Segment Start: Dataset excerpts

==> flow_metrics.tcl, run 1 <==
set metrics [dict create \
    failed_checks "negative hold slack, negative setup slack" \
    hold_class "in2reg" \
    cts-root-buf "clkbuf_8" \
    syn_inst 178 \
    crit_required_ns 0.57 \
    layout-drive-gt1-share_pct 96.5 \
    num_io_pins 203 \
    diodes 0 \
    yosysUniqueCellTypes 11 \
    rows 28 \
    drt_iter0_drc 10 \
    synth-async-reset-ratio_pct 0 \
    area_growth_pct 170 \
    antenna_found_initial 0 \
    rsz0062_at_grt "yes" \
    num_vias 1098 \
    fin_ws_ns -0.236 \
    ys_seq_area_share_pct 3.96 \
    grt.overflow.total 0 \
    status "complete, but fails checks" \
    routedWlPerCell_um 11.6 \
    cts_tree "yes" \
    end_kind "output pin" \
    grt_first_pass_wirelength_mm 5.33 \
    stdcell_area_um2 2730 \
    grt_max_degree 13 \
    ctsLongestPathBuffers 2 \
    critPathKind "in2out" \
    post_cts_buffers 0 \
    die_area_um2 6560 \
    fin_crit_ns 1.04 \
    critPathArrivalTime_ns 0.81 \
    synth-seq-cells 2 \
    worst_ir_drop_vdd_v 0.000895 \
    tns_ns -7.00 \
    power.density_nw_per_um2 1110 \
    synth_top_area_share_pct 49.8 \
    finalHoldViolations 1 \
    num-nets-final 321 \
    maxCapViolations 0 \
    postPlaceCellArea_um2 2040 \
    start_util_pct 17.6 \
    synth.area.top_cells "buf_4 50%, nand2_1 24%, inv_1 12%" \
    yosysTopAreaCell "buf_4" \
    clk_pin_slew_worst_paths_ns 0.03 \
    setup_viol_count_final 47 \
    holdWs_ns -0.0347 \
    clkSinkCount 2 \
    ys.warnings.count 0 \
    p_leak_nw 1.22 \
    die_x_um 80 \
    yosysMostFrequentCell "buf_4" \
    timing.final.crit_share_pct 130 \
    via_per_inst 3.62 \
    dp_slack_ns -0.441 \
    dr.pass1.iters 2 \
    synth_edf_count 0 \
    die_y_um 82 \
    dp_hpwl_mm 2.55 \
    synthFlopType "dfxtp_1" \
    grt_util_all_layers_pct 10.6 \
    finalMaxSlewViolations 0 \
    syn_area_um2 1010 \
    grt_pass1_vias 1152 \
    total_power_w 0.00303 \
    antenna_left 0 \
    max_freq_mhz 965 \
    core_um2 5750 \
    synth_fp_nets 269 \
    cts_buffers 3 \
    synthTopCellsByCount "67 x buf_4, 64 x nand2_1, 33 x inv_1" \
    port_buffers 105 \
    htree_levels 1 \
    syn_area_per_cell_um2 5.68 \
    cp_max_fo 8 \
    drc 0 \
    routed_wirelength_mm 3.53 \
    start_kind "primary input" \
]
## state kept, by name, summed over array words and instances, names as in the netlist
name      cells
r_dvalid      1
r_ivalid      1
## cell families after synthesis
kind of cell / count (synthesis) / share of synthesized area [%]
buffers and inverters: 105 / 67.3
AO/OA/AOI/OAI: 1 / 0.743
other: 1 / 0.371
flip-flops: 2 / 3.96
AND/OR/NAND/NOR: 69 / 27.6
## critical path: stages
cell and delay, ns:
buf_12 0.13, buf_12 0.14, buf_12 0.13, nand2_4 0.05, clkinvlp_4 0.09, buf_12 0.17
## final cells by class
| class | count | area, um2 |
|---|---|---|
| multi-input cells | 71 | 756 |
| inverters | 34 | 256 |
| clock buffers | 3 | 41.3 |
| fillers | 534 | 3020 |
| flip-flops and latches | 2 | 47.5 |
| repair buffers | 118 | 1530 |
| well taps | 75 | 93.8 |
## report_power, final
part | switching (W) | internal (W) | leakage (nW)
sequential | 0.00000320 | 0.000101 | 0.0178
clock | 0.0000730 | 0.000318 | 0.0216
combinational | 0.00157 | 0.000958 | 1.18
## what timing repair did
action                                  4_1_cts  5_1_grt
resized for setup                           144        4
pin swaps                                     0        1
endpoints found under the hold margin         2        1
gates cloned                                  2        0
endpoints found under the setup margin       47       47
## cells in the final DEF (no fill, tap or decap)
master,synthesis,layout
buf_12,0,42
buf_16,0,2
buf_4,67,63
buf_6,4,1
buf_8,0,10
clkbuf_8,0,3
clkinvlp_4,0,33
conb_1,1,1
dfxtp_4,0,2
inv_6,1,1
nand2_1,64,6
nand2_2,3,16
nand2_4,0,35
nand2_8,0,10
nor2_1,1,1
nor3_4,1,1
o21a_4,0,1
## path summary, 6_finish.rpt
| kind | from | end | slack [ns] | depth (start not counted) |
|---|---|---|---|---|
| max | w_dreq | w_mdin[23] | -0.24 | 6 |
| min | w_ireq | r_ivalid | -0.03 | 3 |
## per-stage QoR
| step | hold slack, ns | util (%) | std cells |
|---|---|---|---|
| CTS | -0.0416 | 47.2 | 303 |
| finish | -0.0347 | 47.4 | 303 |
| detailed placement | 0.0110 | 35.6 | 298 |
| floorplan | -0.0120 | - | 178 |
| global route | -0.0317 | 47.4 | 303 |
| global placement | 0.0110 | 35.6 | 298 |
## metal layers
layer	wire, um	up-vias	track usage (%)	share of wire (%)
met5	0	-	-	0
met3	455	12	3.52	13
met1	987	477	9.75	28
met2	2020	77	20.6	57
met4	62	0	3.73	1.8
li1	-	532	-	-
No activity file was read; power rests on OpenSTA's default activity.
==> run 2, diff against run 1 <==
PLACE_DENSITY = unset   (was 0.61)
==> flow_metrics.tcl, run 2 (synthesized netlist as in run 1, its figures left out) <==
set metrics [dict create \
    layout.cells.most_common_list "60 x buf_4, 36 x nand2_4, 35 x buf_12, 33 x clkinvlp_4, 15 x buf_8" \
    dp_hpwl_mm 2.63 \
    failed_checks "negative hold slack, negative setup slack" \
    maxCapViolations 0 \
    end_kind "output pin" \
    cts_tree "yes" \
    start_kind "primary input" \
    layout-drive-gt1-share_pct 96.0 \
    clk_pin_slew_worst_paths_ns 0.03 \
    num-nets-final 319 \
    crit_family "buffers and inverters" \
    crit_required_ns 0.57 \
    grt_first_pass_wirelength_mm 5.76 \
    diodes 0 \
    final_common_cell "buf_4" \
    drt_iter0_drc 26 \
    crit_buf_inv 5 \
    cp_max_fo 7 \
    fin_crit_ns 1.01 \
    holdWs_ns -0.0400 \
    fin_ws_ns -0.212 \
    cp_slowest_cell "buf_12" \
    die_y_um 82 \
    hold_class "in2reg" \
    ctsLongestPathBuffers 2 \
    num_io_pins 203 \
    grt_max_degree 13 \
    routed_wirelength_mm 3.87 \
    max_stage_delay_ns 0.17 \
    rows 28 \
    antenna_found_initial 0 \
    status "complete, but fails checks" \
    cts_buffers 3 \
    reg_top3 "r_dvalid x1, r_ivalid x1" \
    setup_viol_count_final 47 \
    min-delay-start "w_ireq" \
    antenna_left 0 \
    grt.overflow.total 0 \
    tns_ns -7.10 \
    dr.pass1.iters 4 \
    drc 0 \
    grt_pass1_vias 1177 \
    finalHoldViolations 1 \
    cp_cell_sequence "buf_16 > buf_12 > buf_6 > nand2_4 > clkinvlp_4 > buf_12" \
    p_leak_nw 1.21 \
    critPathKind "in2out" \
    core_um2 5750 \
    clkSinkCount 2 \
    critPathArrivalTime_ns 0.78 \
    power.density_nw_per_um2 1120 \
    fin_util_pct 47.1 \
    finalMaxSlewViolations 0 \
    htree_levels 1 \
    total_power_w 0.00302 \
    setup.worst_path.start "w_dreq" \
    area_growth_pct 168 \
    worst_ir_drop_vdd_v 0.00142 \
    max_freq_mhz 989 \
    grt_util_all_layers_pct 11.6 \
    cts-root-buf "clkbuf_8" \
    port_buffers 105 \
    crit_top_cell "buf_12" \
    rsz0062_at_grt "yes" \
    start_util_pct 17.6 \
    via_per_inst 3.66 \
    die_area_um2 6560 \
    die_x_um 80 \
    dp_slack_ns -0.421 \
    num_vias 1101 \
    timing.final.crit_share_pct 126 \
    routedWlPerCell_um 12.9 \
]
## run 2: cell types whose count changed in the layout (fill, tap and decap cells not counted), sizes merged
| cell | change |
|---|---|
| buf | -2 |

Segment End: Dataset excerpts

Exactly the lines from the one with "drt_iter0_drc 26 \" through the end of the entries, both included, should be written out, and no others.

    drt_iter0_drc 26 \
    crit_buf_inv 5 \
    cp_max_fo 7 \
    fin_crit_ns 1.01 \
    holdWs_ns -0.0400 \
    fin_ws_ns -0.212 \
    cp_slowest_cell "buf_12" \
    die_y_um 82 \
    hold_class "in2reg" \
    ctsLongestPathBuffers 2 \
    num_io_pins 203 \
    grt_max_degree 13 \
    routed_wirelength_mm 3.87 \
    max_stage_delay_ns 0.17 \
    rows 28 \
    antenna_found_initial 0 \
    status "complete, but fails checks" \
    cts_buffers 3 \
    reg_top3 "r_dvalid x1, r_ivalid x1" \
    setup_viol_count_final 47 \
    min-delay-start "w_ireq" \
    antenna_left 0 \
    grt.overflow.total 0 \
    tns_ns -7.10 \
    dr.pass1.iters 4 \
    drc 0 \
    grt_pass1_vias 1177 \
    finalHoldViolations 1 \
    cp_cell_sequence "buf_16 > buf_12 > buf_6 > nand2_4 > clkinvlp_4 > buf_12" \
    p_leak_nw 1.21 \
    critPathKind "in2out" \
    core_um2 5750 \
    clkSinkCount 2 \
    critPathArrivalTime_ns 0.78 \
    power.density_nw_per_um2 1120 \
    fin_util_pct 47.1 \
    finalMaxSlewViolations 0 \
    htree_levels 1 \
    total_power_w 0.00302 \
    setup.worst_path.start "w_dreq" \
    area_growth_pct 168 \
    worst_ir_drop_vdd_v 0.00142 \
    max_freq_mhz 989 \
    grt_util_all_layers_pct 11.6 \
    cts-root-buf "clkbuf_8" \
    port_buffers 105 \
    crit_top_cell "buf_12" \
    rsz0062_at_grt "yes" \
    start_util_pct 17.6 \
    via_per_inst 3.66 \
    die_area_um2 6560 \
    die_x_um 80 \
    dp_slack_ns -0.421 \
    num_vias 1101 \
    timing.final.crit_share_pct 126 \
    routedWlPerCell_um 12.9 \
]
## run 2: cell types whose count changed in the layout (fill, tap and decap cells not counted), sizes merged
| cell | change |
|---|---|
| buf | -2 |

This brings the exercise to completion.